- Autographed portrait of George Willoughby, dated 1904.
- Born: George Willoughby Dowse c. 1869 Southsea, Hampshire, England
- Died: 23 December 1951 (aged 82) Lane Cove, New South Wales, Australia
- Occupation(s): actor; theatre manager
- Spouse(s): (1) Alice Mary Jackson (2) Rosina Kenna
- Parent: Henry James Dowse & Rosa (née Stevens)

= George Willoughby (theatre entrepreneur) =

English comic actor and theatre manager

George Willoughby Dowse (c. 1869 – 23 December 1951), professionally known as "George Willoughby", was an English comic actor and theatre manager who had a substantial career in Australia.

==History==
George Willoughby Dowse was born in around 1869 at Southsea, Hampshire, England, the son of Henry James Dowse and Rosa (née Stevens). He may have been educated at Christ's Hospital.

George Willoughby was a member of the Charles Arnold theatrical company when he married actress Alice Jackson who adopted the professional name Ada Willoughby. He later, and with her consent, toured South Africa but while there received a postcard informing him that she no longer wanted to live with him. He later came in contact with her in Melbourne, when she was living with another man and he sued her for divorce.

===Willoughby–Geach Company===
Late in 1901 Willoughby and Edwin Geach formed a company (took over from Charles Arnold Company?) which toured Australia with a string of George Howells Broadhurst comedies: The Wrong Mr. Wright, Why Smith Left Home and What Happened To Jones Tragedy struck when two actresses, Sallie Booth and Ada Lee, died of bubonic plague on 27 and 28 February 1902 while staying at the Criterion Hotel, Pitt Street, Sydney.
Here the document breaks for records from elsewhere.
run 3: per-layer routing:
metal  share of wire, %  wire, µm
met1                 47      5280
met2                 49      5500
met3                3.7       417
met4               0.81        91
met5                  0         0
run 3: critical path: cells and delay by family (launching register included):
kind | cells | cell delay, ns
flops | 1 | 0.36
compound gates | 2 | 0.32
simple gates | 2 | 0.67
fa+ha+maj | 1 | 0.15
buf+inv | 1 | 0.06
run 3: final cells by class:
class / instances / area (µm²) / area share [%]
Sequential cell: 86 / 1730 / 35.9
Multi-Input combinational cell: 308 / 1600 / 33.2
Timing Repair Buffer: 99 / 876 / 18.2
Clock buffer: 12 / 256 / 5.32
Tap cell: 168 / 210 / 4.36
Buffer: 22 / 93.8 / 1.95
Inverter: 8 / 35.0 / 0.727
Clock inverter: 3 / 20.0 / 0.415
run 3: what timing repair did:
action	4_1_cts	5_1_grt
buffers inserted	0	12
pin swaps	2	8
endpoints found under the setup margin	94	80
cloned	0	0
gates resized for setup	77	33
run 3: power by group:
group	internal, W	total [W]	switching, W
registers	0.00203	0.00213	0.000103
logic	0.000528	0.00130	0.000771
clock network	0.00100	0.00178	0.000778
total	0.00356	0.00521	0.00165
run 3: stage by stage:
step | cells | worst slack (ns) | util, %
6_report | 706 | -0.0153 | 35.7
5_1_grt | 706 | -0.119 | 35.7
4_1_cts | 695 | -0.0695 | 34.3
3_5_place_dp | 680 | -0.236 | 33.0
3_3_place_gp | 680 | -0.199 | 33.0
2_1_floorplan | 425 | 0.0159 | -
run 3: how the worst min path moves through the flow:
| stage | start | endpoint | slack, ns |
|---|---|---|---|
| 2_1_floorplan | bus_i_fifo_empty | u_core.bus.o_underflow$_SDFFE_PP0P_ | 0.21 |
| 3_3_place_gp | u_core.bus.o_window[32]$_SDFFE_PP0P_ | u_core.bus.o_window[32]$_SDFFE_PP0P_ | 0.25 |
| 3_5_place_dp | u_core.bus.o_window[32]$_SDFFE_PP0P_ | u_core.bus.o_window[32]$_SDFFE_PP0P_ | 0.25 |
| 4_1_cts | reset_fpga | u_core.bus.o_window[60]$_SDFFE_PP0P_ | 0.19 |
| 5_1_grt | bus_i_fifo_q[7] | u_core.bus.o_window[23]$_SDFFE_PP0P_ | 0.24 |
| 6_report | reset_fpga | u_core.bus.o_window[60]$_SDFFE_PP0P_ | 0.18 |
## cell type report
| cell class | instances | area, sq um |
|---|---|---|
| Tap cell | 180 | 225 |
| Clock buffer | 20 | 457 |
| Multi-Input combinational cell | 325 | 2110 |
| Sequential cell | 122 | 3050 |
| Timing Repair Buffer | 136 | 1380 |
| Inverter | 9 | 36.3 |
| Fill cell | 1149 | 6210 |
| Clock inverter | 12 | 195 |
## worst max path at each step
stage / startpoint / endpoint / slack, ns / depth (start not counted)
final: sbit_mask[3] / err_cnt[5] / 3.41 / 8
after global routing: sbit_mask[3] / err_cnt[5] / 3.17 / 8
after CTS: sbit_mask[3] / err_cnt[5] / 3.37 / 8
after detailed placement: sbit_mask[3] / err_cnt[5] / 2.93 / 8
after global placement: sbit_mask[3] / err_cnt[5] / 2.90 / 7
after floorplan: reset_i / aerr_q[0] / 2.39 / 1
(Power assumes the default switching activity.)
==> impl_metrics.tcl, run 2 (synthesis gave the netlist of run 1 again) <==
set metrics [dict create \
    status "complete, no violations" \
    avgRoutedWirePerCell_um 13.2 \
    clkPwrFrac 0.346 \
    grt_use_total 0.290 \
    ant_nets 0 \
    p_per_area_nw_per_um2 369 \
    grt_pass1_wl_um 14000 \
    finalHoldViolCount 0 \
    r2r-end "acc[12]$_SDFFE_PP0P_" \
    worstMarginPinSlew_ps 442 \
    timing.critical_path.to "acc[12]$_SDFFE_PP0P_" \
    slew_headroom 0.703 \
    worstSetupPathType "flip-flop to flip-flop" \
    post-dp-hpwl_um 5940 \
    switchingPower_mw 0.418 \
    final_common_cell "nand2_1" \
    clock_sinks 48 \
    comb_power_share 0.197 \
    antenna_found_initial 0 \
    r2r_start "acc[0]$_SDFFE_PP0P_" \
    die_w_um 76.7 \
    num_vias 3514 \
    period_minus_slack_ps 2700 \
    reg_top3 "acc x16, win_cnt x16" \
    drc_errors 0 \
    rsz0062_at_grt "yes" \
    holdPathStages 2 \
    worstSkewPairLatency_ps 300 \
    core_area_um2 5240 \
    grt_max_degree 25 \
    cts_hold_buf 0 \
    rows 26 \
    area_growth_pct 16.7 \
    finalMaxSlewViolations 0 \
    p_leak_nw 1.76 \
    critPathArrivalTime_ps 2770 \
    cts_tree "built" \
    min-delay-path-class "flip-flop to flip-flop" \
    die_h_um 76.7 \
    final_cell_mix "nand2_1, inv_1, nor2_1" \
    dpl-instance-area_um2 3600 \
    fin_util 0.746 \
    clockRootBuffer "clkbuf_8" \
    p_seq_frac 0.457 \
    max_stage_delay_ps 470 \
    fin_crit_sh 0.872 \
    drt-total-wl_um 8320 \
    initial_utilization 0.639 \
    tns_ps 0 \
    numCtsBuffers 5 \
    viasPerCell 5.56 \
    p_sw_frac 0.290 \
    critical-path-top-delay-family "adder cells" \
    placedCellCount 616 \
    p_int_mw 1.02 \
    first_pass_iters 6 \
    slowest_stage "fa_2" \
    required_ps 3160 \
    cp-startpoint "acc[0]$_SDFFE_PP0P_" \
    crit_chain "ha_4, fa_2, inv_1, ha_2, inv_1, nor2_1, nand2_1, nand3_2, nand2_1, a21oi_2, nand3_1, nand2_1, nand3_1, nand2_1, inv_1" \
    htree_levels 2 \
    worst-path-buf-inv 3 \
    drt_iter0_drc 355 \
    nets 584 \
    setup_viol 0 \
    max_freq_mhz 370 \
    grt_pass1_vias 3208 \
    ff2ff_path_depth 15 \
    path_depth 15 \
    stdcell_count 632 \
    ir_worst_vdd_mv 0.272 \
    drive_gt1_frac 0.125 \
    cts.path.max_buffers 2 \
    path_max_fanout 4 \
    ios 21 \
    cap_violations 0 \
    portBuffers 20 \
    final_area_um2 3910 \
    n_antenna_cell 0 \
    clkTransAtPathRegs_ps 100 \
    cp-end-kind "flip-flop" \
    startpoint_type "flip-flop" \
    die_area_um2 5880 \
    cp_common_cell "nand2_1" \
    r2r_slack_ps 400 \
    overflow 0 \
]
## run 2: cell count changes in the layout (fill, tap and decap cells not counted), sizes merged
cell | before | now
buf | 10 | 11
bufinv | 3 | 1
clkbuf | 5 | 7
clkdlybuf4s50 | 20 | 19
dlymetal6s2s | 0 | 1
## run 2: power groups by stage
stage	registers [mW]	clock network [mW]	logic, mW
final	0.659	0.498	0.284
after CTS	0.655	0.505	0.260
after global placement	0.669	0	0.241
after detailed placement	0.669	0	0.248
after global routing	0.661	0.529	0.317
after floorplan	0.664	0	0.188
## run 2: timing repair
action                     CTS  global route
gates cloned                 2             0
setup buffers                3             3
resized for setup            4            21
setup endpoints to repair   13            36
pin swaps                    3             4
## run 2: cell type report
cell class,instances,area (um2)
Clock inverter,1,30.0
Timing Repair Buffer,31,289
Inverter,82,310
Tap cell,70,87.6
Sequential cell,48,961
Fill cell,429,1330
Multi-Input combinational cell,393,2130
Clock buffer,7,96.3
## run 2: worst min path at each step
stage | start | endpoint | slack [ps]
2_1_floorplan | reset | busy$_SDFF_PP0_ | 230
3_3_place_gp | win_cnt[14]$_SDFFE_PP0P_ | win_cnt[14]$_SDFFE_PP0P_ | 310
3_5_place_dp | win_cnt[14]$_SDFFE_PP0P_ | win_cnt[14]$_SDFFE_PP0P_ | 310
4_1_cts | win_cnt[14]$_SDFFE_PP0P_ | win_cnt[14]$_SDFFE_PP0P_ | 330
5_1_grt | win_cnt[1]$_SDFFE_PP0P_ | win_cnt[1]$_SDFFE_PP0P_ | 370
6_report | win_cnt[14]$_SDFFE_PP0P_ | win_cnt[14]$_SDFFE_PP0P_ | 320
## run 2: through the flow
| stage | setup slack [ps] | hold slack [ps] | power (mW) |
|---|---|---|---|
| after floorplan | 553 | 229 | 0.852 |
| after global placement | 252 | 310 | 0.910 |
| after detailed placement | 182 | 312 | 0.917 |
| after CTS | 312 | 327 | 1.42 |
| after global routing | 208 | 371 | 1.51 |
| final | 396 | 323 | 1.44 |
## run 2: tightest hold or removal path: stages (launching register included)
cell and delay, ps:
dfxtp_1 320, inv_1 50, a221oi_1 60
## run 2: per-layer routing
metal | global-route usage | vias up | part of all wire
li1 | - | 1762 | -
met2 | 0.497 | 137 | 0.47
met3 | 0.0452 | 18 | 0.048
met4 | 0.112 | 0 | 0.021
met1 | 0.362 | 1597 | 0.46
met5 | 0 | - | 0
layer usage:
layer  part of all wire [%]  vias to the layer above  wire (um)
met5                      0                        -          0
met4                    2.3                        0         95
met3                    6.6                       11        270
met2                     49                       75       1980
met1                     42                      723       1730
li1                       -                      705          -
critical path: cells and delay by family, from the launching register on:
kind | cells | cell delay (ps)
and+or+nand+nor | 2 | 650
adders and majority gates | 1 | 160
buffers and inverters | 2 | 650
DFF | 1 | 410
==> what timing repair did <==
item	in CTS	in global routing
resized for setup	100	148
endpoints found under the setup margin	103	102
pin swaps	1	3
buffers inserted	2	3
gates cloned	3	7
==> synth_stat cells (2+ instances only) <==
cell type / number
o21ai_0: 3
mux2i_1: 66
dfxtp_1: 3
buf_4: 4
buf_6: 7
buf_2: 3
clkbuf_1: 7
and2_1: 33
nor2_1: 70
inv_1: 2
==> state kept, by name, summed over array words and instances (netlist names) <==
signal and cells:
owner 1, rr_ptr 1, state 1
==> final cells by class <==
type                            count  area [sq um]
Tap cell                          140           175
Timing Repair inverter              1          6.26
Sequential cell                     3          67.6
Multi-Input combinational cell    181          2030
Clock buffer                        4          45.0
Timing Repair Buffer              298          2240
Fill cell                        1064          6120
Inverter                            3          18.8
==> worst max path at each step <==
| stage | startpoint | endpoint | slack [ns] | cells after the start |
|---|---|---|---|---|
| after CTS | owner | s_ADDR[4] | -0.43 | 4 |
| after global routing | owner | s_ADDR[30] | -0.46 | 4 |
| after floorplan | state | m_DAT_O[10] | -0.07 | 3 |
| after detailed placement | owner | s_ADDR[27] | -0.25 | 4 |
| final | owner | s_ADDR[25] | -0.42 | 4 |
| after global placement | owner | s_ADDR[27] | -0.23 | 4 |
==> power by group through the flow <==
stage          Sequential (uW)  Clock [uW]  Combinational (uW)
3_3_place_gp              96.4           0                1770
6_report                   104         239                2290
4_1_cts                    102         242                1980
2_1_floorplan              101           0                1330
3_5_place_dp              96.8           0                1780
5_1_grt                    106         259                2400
==> src/rtl/mux_scan_ctrl.sv <==
// mux_scan_ctrl: walks a 16:1 mux select over a masked channel range, dwelling on
// each enabled channel before sampling its output into a result word.
module mux_scan_ctrl #(
    parameter int N_CH  = 16,
    parameter int SEL_W = 4,
    parameter int DWELL = 2
) (
    input  logic             clk,
    input  logic             rst_n,
    input  logic             start,
    input  logic             abort,
    input  logic [SEL_W-1:0] first_ch,
    input  logic [SEL_W-1:0] last_ch,
    input  logic [N_CH-1:0]  ch_mask,
    input  logic             mux_out,
    output logic [SEL_W-1:0] sel,
    output logic             busy,
    output logic             done,
    output logic [N_CH-1:0]  result
);
    typedef enum logic [1:0] {IDLE, SCAN, DONE} state_t;
    localparam logic [3:0] DW_LAST = 4'(DWELL - 1);
    state_t           state;
    logic [3:0]       cnt;
    logic [SEL_W-1:0] last_q;
    logic [N_CH-1:0]  mask_q;
    // first_ch is consumed directly into sel at start, so only the end of range is kept
    always_ff @(posedge clk or negedge rst_n) begin
        if (!rst_n) begin
            state  <= IDLE;
            sel    <= '0;
            busy   <= 1'b0;
            done   <= 1'b0;
            result <= '0;
            cnt    <= '0;
            last_q <= '0;
            mask_q <= '0;
        end else begin
            case (state)
                IDLE: if (start && !abort) begin
                    last_q <= last_ch;
                    mask_q <= ch_mask;
                    result <= '0;
                    sel    <= first_ch;
                    busy   <= 1'b1;
                    cnt    <= '0;
                    state  <= SCAN;
                end
                SCAN: if (abort) begin
                    state <= IDLE;
                    busy  <= 1'b0;
                    cnt   <= '0;
                end else if (mask_q[sel] && cnt != DW_LAST) begin
                    cnt <= cnt + 4'd1;
                end else begin
                    if (mask_q[sel]) result[sel] <= mux_out;
                    cnt <= '0;
                    if (sel == last_q) begin
                        state <= DONE;
                        busy  <= 1'b0;
                        done  <= 1'b1;
                    end else begin
                        sel <= sel + 1'b1;
                    end
                end
                default: begin
                    done  <= 1'b0;
                    state <= IDLE;
                end
            endcase
        end
    end
endmodule
## config.mk

```make
export PLATFORM = sky130hd
export DESIGN_NAME = apb_sram_arbiter
export DESIGN_NICKNAME = d
export VERILOG_FILES = /design/src/rtl/apb_ctrl_pkg.sv /design/src/rtl/apb_sram_arbiter_rr_arbiter_2.sv /design/src/rtl/apb_sram_arbiter.sv
export SDC_FILE = /design/constraint.sdc
export NUM_CORES = 1
export LEC_CHECK = 0
export ABC_CLOCK_PERIOD_IN_PS = 15100
export CELL_PAD_IN_SITES_DETAIL_PLACEMENT = 0
export CELL_PAD_IN_SITES_GLOBAL_PLACEMENT = 1
export CORE_MARGIN = 10
export CORE_UTILIZATION = 25
export DETAILED_ROUTE_END_ITERATION = 10
export PLACE_DENSITY = 0.75
export SYNTH_ARGS = -nofsm -noshare
export SYNTH_HDL_FRONTEND = slang
export SYNTH_SLANG_ARGS = --single-unit
```

## constraint.sdc

```tcl
create_clock -name PCLK -period 15.1 [get_ports PCLK]
set_input_delay 3.775 -clock PCLK [delete_from_list [all_inputs] [get_ports PCLK]]
set_output_delay 3.775 -clock PCLK [all_outputs]
set_load 0.05 [all_outputs]
```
In 1902 George, together with Thomas William Broadhurst and George Howells Broadhurst, who owned the rights to the play The Wrong Mr. Wright sought to prevent Henry Bloomfield, director of the Ada Willoughby Company, from playing a version of this play. The suit failed on the grounds that Willoughby had failed to prove that Charles Arnold was able to assign his rights to the play. This was around the same time as George had applied for a divorce from his wife, whose stage name was Ada Willoughby.
In 1903 he successfully sought an injunction to prevent Robert Henry Nichols, of the Henry Dramatic Company, from playing a farce (adapted from Jane) with an almost identical title.

By 1904 Willoughby and Geach had taken over Sydney's Palace Theatre, with Adam Cowan (died 20 September 1908), Geach's trusted friend, as manager. Sidney Wilner and Walter Vincent's Stranger in a Strange Land was added to their repertoire in 1904, at the end of which year the company disbanded. Stars of the Willoughby – Geach company included Roxy Barton, Ethel Appleton, Hardinge Maltby, Tom Cannam, Frank Denton, George Leopold, Grace Gale and Miss Roland Watts Phillips.

===Willoughby–Ward Company===
He next formed an actor-management partnership with Hugh Joseph Ward and toured Australia and New Zealand with the ever-popular Broadhurst farces and "The Man from Mexico" (by Henry A. Du Souchet), the play in which Willie Collier, under the JC Williamson's banner and with the young John Barrymore in the cast, had failed.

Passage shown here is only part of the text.